Coordinator: Denisa Kera, Assistant Professor, Communications & New Media
While the social study of biotech is the subject of extensive and well-funded research in Europe and North America, it has received little funding or support in Asia, apart from studies related to medical ethics. This situation is increasingly hard to sustain, however, as biotechnology becomes a part of the everyday life, governance, economic development, and the cultural imagination of Asian societies from India through Southeast Asia, to Japan and China. While increasing numbers of European and North American scholars make Asian biotechnology their field sites, their efforts are necessarily sporadic, and often country-specific. They lack an Asian collaborator, and Asia lacks a centre which will attract and coordinate cutting-edge research in this field. Biotechnology, biosciences, and biomedicine play an important role in how Singapore and Southeast Asia envision their future and very little if anything is written on the topic. The aim of this reading group is to survey and assess the present discussions surrounding biotechnologies and understand the implications of this development. In the reading group we will compare the social, cultural, and historical perspective of biotechnologies and try to apply it to the Asian context. Given Singapore’s increasingly close identification with this realm of knowledge creation, capital accumulation, clinical and laboratory practice, visual imaging, and storytelling – particularly embodied in the creation of Biopolis – it seems important, and timely, to begin generating insightful scholarship about biotechnology in this portion of the world. The reading group will support the ongoing informal activities across faculties and the long term goal to make Singapore the center for the study of biotechnology in Asia, a project which closely complements (and in some sense completes) the Biopolis initiative.

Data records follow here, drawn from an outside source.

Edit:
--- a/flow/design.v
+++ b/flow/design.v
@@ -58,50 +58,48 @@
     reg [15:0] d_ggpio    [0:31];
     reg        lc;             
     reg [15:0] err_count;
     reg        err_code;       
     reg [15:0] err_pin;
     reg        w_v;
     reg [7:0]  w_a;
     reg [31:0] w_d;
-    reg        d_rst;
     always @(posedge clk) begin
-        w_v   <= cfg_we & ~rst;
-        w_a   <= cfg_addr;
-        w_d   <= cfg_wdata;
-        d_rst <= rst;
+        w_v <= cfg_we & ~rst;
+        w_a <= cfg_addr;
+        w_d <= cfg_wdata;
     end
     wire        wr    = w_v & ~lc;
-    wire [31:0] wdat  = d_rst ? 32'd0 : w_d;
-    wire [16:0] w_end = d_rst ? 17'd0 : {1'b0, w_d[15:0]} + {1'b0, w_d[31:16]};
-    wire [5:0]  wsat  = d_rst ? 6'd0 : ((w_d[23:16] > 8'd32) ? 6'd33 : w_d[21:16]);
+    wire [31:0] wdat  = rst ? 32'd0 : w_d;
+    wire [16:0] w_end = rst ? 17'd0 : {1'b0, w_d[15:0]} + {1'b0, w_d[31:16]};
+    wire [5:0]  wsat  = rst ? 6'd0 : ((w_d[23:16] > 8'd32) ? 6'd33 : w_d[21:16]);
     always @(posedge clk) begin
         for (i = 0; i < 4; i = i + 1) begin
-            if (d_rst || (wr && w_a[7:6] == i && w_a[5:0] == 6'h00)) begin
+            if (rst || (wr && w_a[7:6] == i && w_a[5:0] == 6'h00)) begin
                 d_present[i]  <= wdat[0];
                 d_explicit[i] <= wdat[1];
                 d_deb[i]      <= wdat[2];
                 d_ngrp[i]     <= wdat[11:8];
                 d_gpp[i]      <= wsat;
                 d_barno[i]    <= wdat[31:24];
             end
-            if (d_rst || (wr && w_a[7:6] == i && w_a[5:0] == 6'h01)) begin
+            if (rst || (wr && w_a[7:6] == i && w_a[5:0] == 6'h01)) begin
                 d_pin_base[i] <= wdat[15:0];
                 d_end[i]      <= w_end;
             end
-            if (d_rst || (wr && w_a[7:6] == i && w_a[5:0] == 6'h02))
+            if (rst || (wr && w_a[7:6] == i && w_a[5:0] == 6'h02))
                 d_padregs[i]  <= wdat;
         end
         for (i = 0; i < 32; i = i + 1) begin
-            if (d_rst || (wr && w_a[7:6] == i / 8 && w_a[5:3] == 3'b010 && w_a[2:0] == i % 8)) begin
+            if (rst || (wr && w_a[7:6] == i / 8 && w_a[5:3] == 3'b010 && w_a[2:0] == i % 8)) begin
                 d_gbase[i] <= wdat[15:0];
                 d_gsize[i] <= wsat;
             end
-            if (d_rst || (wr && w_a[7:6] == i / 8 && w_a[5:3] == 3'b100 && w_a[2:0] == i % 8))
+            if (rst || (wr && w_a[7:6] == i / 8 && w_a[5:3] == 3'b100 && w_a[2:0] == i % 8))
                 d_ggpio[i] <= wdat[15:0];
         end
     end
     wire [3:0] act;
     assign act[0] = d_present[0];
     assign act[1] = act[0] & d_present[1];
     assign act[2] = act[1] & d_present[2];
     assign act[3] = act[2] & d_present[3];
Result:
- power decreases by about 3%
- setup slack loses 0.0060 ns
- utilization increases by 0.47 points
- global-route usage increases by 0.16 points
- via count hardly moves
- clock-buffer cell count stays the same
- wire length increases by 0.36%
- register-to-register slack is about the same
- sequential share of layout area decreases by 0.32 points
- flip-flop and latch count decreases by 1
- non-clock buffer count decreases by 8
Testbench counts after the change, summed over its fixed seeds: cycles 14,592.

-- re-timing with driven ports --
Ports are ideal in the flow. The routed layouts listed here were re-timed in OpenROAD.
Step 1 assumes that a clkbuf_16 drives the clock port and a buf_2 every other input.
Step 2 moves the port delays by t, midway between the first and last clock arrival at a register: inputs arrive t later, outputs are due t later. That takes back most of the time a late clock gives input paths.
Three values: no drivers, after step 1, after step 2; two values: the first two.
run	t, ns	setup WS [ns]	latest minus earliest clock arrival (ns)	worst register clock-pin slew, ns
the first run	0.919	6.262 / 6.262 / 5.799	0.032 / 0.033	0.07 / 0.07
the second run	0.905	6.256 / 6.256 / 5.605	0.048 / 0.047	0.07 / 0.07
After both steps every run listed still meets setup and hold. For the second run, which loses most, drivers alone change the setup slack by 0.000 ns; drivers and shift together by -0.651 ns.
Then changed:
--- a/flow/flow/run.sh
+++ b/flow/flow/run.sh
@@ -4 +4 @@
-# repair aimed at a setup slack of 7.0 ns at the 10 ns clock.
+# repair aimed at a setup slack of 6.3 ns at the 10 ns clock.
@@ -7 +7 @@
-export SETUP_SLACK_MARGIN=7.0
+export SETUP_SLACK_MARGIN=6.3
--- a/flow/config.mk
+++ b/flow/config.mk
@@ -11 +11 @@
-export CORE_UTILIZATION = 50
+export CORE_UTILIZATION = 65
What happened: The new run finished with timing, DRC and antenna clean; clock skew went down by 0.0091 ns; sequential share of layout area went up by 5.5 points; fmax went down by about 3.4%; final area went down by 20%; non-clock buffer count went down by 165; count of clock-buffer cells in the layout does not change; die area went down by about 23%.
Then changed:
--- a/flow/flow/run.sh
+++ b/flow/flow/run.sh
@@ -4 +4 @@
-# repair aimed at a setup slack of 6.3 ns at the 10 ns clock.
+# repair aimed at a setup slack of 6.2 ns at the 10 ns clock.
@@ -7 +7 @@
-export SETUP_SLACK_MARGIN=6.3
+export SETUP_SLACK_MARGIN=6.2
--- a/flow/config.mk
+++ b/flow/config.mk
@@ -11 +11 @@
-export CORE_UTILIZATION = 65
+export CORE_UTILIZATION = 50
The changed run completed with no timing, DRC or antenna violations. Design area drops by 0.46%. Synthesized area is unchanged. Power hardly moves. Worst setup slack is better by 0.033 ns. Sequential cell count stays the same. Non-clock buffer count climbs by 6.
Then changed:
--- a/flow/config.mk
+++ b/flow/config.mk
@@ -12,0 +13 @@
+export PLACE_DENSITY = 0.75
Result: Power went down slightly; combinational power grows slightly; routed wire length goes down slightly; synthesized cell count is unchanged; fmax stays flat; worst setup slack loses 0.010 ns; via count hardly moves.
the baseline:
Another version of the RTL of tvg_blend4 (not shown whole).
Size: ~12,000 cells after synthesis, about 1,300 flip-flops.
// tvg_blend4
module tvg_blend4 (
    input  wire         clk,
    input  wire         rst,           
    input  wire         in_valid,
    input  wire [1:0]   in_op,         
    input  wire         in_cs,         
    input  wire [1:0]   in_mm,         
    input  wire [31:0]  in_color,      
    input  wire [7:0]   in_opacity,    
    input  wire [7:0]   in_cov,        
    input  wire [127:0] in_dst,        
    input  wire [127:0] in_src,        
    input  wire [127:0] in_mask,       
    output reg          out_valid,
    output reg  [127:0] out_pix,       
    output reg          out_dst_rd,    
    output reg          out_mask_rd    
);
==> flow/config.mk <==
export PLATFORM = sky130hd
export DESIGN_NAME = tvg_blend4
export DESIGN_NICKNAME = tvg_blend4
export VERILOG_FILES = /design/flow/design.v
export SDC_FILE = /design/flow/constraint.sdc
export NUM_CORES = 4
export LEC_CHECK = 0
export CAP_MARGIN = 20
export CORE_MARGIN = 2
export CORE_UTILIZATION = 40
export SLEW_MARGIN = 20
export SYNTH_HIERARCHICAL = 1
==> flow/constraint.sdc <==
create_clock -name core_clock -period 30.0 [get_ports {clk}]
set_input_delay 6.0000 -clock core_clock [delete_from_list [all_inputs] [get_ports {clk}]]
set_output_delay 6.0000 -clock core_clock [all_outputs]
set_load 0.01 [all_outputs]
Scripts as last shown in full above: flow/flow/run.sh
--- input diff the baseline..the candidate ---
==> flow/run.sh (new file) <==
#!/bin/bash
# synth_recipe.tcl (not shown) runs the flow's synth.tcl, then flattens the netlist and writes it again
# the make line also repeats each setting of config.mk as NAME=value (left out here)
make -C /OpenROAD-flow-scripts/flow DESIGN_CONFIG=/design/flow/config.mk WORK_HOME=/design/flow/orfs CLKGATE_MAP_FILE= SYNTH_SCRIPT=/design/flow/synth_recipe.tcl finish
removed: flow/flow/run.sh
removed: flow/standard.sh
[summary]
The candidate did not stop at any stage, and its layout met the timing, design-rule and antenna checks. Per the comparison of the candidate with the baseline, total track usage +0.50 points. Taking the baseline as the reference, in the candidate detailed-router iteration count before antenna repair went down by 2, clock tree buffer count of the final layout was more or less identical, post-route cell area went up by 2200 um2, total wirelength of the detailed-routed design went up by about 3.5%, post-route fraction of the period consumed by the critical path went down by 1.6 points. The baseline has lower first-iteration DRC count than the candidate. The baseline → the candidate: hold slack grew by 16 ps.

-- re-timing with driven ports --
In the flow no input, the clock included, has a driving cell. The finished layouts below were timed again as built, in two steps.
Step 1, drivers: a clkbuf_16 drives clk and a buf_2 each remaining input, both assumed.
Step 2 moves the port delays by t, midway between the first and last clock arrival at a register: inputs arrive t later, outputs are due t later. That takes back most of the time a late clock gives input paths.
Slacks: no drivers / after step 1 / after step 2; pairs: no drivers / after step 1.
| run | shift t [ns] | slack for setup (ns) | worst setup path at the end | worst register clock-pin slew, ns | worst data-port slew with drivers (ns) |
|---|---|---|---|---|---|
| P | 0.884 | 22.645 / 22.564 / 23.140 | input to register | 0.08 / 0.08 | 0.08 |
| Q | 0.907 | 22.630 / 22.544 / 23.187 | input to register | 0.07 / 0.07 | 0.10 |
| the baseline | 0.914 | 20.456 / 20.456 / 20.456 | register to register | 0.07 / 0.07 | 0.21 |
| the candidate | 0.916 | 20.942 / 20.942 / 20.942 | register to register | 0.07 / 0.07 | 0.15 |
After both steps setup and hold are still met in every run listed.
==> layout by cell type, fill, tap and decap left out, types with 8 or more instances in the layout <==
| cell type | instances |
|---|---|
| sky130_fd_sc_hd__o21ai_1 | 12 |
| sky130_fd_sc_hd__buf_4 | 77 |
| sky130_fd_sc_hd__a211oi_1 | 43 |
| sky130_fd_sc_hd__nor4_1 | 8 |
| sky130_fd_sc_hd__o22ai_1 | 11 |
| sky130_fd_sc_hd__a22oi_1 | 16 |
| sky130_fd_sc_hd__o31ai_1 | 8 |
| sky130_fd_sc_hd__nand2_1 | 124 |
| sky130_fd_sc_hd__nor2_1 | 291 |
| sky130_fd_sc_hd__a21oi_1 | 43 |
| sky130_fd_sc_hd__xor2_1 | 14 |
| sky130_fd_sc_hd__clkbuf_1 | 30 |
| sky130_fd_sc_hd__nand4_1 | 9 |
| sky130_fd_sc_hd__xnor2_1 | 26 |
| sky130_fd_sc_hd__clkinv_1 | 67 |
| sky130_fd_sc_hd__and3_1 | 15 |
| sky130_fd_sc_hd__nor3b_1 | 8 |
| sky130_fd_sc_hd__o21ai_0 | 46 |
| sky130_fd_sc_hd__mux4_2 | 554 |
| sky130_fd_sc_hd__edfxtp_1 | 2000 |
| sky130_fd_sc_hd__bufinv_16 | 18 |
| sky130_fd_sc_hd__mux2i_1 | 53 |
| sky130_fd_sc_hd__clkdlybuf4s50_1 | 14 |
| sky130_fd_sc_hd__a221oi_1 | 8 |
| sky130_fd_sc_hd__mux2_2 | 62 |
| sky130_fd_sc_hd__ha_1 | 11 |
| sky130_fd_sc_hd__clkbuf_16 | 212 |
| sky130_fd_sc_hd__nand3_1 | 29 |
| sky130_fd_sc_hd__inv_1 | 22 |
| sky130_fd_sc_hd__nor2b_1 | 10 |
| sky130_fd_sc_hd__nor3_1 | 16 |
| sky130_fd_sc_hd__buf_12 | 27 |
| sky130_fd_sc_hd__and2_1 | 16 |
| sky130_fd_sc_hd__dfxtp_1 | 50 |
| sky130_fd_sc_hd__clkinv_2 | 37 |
This is an optimization exercise on Yosys and OpenROAD, whose aim is small area, not a production implementation. In this exercise RTL edits were held to simulation tests only and were not proved equivalent to the original. No activity file was given, so power comes from the tool's default toggle rates. The clock port is modelled as an ideal driver; clocking choices that lean on that would not hold on a real chip.

## job 5023
## motu_p2_rx
module motu_p2_rx (
    input  wire       clk,
    input  wire       rst,         
    input  wire [3:0] cfg_nin,     
    input  wire       in_valid,
    output reg        in_ready,
    input  wire [7:0] in_data,
    input  wire       in_sop,      
    output wire       dl_valid,
    input  wire       dl_ready,
    output wire [3:0] dl_port,
    output wire [7:0] dl_data,
    output wire       dl_last,
    output reg        rp_valid,
    output wire [1:0] rp_code,     
    output wire [7:0] rp_arg
);
    localparam [2:0] S_CLR   = 3'd0,    
                     S_WAIT  = 3'd1,
                     S_SEL   = 3'd2,
                     S_DATA  = 3'd3,
                     S_RS2   = 3'd4,    
                     S_FIXED = 3'd5,
                     S_SYSEX = 3'd6,
                     S_DLV   = 3'd7;    
    reg  [2:0] state;
    reg  [3:0] sel_port;
    reg  [6:0] len;         
    reg  [1:0] rem;         
    reg  [4:0] ph;          
    reg  [3:0] ph9;         
    reg        rp_kind;     
    reg  [7:0] b_q;         
    reg        obv;
    reg  [7:0] ob;
    reg  [7:0] mr0 [0:31];
    reg  [7:0] mr1 [0:31];
    reg  [6:0] lr  [0:8];
    wire [6:0] lr_tap = lr[8];
  ...
==> flow/config.mk <==
export PLATFORM = sky130hd
export DESIGN_NAME = motu_p2_rx
export DESIGN_NICKNAME = motu_p2_rx
export VERILOG_FILES = /design/flow/design.v
export SDC_FILE = /design/flow/constraint.sdc
export NUM_CORES = 4
export LEC_CHECK = 0
export CAP_MARGIN = 20
export CORE_MARGIN = 2
export CORE_UTILIZATION = 80
export PLACE_DENSITY = 0.9
export SLEW_MARGIN = 20
==> flow/constraint.sdc <==
create_clock -name core_clock -period 12.0 [get_ports {clk}]
set_input_delay 2.4000 -clock core_clock [delete_from_list [all_inputs] [get_ports {clk}]]
set_output_delay 2.4000 -clock core_clock [all_outputs]
set_load 0.01 [all_outputs]
standard.sh (not shown) runs the stock make flow with config.mk's settings and CLKGATE_MAP_FILE= SYNTH_SCRIPT=/design/flow/synth_recipe.tcl, a recipe that flattens the netlist after the stock synthesis.
==> flow/flow/run.sh <==
#!/bin/bash
# Own layout flow: the standard flow (standard synthesis, floorplan, placement,
# routing) with a leaner clock tree: larger sink clusters driven by clkbuf_16 and no
# dummy loads, and the smallest buffer on the ports. All tool output goes to
# flow_make.log here; ORFS's per-step logs stay under orfs/logs/.
set -euo pipefail
bash standard.sh \
  "CTS_ARGS=-sink_clustering_enable -repair_clock_nets -dont_use_dummy_load -buf_list sky130_fd_sc_hd__clkbuf_8 -sink_clustering_size 24 -sink_clustering_max_diameter 50" \
  "BUFFER_PORTS_ARGS=-buffer_cell sky130_fd_sc_hd__buf_1" \
  finish > flow_make.log 2>&1
Job 5023 never completed, since it errored out during detailed placement.
The inputs of job 3442 differ from those of job 5023 as listed below.
--- a/flow/flow/run.sh
+++ b/flow/flow/run.sh
@@ -7,3 +7,3 @@
 bash standard.sh \
-  "CTS_ARGS=-sink_clustering_enable -repair_clock_nets -dont_use_dummy_load -buf_list sky130_fd_sc_hd__clkbuf_8 -sink_clustering_size 24 -sink_clustering_max_diameter 50" \
+  "CTS_ARGS=-sink_clustering_enable -repair_clock_nets -dont_use_dummy_load -buf_list sky130_fd_sc_hd__clkbuf_4 -sink_clustering_size 10 -sink_clustering_max_diameter 40" \
   "BUFFER_PORTS_ARGS=-buffer_cell sky130_fd_sc_hd__buf_1" \
--- a/flow/config.mk
+++ b/flow/config.mk
@@ -9,4 +9,4 @@
 export CORE_MARGIN = 2
-export CORE_UTILIZATION = 80
-export PLACE_DENSITY = 0.9
+export CORE_UTILIZATION = 60
+export PLACE_DENSITY = 0.7
 export SLEW_MARGIN = 20
[summary]
- Job 3442 ran to completion and came out clean on the timing, DRC and antenna checks.
- Measured against job 5023, the vertical die dimension of job 3442 comes out at 1.15 times the reference value.
- Changes observed in job 3442 relative to job 5023: cell area after synthesis level; synthesized net count was more or less identical.
- Summary of the comparison: global placer's final weighted congestion is higher in job 3442, relative to job 5023.
- In job 3442 the initial standard-cell utilization of the core turned out 21 points lower than in job 5023.
- Delta (job 3442 minus job 5023): share of synthesized flip-flops with an asynchronous set or reset held steady, width of the chip grew by 21 µm.
> inputs changed (job 3442 -> job 8977)
--- a/flow/flow/run.sh
+++ b/flow/flow/run.sh
@@ -7,3 +7,3 @@
 bash standard.sh \
-  "CTS_ARGS=-sink_clustering_enable -repair_clock_nets -dont_use_dummy_load -buf_list sky130_fd_sc_hd__clkbuf_4 -sink_clustering_size 10 -sink_clustering_max_diameter 40" \
+  "CTS_ARGS=-sink_clustering_enable -repair_clock_nets -dont_use_dummy_load -buf_list sky130_fd_sc_hd__clkbuf_16 -sink_clustering_size 30 -sink_clustering_max_diameter 80" \
   "BUFFER_PORTS_ARGS=-buffer_cell sky130_fd_sc_hd__buf_1" \
==> comparison <==
Taking job 3442 as the reference, in job 8977 final core utilization saw an increase; cell count shows a reduction of 3.8%; global-route usage dropped 0.58 points. Job 8977 — part of the power in registers 1.5 points lower, job 3442 as reference. Compared job 8977 vs job 3442, and global-route met3 utilization is down in job 8977. Cmp job 8977 vs job 3442: power density of the placed cells higher in job 8977. Job 8977 vs job 3442: area of all placed cells without fillers up slightly.
### job 8977 -> job 9813
==> flow/run.sh (new file) <==
#!/bin/bash
# synth_recipe.tcl (not shown) runs the flow's synth.tcl, then flattens the netlist and writes it again
# the make line also repeats each setting of config.mk as NAME=value (left out here)
make -C /OpenROAD-flow-scripts/flow DESIGN_CONFIG=/design/flow/config.mk WORK_HOME=/design/flow/orfs CLKGATE_MAP_FILE= SYNTH_SCRIPT=/design/flow/synth_recipe.tcl finish
--- a/flow/config.mk
+++ b/flow/config.mk
@@ -10,2 +10,4 @@
 export CORE_UTILIZATION = 60
+export CTS_BUF_LIST = sky130_fd_sc_hd__clkbuf_8
+export CTS_CLUSTER_SIZE = 30
 export PLACE_DENSITY = 0.7
removed: flow/flow/run.sh
removed: flow/standard.sh
Job 9813 vs job 8977 on proportion of power drawn by the clock network: job 9813 is the higher one.
[job 9813] post-layout minimum cycle time rose 680 ps relative to job 8977
In job 9813 relative to job 8977, routed wire length had gone up by a little under 10%.
Routability congestion estimate: job 9813 higher than job 8977
Die height came out exactly the same in job 8977 and job 9813.
Re sequential share of layout area: job 8977 and job 9813 aren't equal, and the lower value belongs to job 9813.
Re register-to-register slack: job 8977 and job 9813 aren't equal, and the lower value belongs to job 8977.
Job 9813 vs. job 8977: total non-filler cell area in the finished layout went up, clock buffer and inverter area fraction after layout went up, via count went up, count of clock-buffer cells in the layout went up.
### job 9813 -> job 8765
==> flow/flow/run.sh (new file) <==
#!/bin/bash
# Own layout flow: the standard flow (standard synthesis, floorplan, placement,
# routing) with a leaner clock tree: larger sink clusters driven by clkbuf_16 and no
# dummy loads, and the smallest buffer on the ports. All tool output goes to
# flow_make.log here; ORFS's per-step logs stay under orfs/logs/.
set -euo pipefail
bash standard.sh \
  "CTS_ARGS=-sink_clustering_enable -repair_clock_nets -dont_use_dummy_load -buf_list sky130_fd_sc_hd__clkbuf_16 -sink_clustering_size 35 -sink_clustering_max_diameter 80" \
  "BUFFER_PORTS_ARGS=-buffer_cell sky130_fd_sc_hd__buf_1" \
  finish > flow_make.log 2>&1
==> flow/standard.sh (new file) <==
#!/bin/bash
# synth_recipe.tcl (not shown) runs the flow's synth.tcl, then flattens the netlist and writes it again
# the make line also repeats each setting of config.mk as NAME=value (left out here)
make -C /OpenROAD-flow-scripts/flow DESIGN_CONFIG=/design/flow/config.mk WORK_HOME=/design/flow/orfs CLKGATE_MAP_FILE= SYNTH_SCRIPT=/design/flow/synth_recipe.tcl "${@:-finish}"
--- a/flow/config.mk
+++ b/flow/config.mk
@@ -10,4 +10,2 @@
 export CORE_UTILIZATION = 60
-export CTS_BUF_LIST = sky130_fd_sc_hd__clkbuf_8
-export CTS_CLUSTER_SIZE = 30
 export PLACE_DENSITY = 0.7
removed: flow/run.sh
### Flow results
Against job 9813, job 8765 comes in 65 lower on total number of nets in the final design. Diff job 8765..job 9813 | number of placed cells counting well taps | unchanged. On job 8765: count of clock buffers in the final design is 89 lower than what job 9813 gave. Global routing usage summed across all routing layers in job 8765 is 1.8 points lower than in job 9813. The lower clock share of power of job 9813 and job 8765 is in job 8765. NOTE via count job 9813->job 8765 decreased by a few percent. Diff job 9813 and job 8765: setup slack higher in job 8765. Compared to job 9813, the routing of job 8765 uses less wire. Taking job 9813 as the reference, in job 8765 minimum clock period went down; fmax went up; max-slew headroom at the worst pin went down. Job 8765: done, clean on timing, DRC and antenna.

[afterwards: timing with drivers on the ports]
The results above use ideal ports. As a check the final layouts listed here were re-extracted and re-timed, cells and wires unchanged.
Step 1 (the two cells are an assumption about what drives the block):
set clk [get_ports {clk}]
set_driving_cell -lib_cell sky130_fd_sc_hd__clkbuf_16 $clk
set_driving_cell -lib_cell sky130_fd_sc_hd__buf_2 [delete_from_list [all_inputs] $clk]
Step 2 moves the port delays by t, midway between the first and last clock arrival at a register: inputs arrive t later, outputs are due t later. That takes back most of the time a late clock gives input paths.
Slacks: ideal / step 1 / step 2; pairs: ideal / step 1.
run | shift t [ns] | setup slack, ns | worst register clock-pin slew, ns
job 3442 | 0.670 | 5.749 / 5.720 / 5.720 | 0.11 / 0.11
job 8977 | 0.578 | 5.740 / 5.712 / 5.712 | 0.11 / 0.11
job 9813 | 0.625 | 5.062 / 5.027 / 5.027 | 0.07 / 0.07
job 8765 | 0.576 | 5.744 / 5.716 / 5.716 | 0.12 / 0.12
After both steps setup and hold are still met in every run listed. For job 9813, which loses most, drivers alone change the setup slack by -0.035 ns; drivers and shift together by -0.035 ns.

A discussion on “Asian STS” (whether it exists, is possible, is a worthwhile framework, etc.) has actually begun among our colleagues in East Asia, and especially in the pages of the start-up journal East Asian Science, Technology, and Society (EASTS). In January of 2009, Singapore hosted an EASTS-sponsored workshop on “Emergent Science & Technology Studies in Southeast Asia”, the first of its kind for this region. The reading group will extend the conversation and allow us to invite a guest speaker. Our inquiries will be organized such that it will be sufficiently diverse to draw a broad picture of Asian biotechnology in both micro- and macrocosm, and across a range of knowledge realms. On the other hand, the texts and areas for discussion have been carefully chosen to allow enough that we can engage in a fruitful conversation, addressing research across disciplines but addressing similar objects and problems.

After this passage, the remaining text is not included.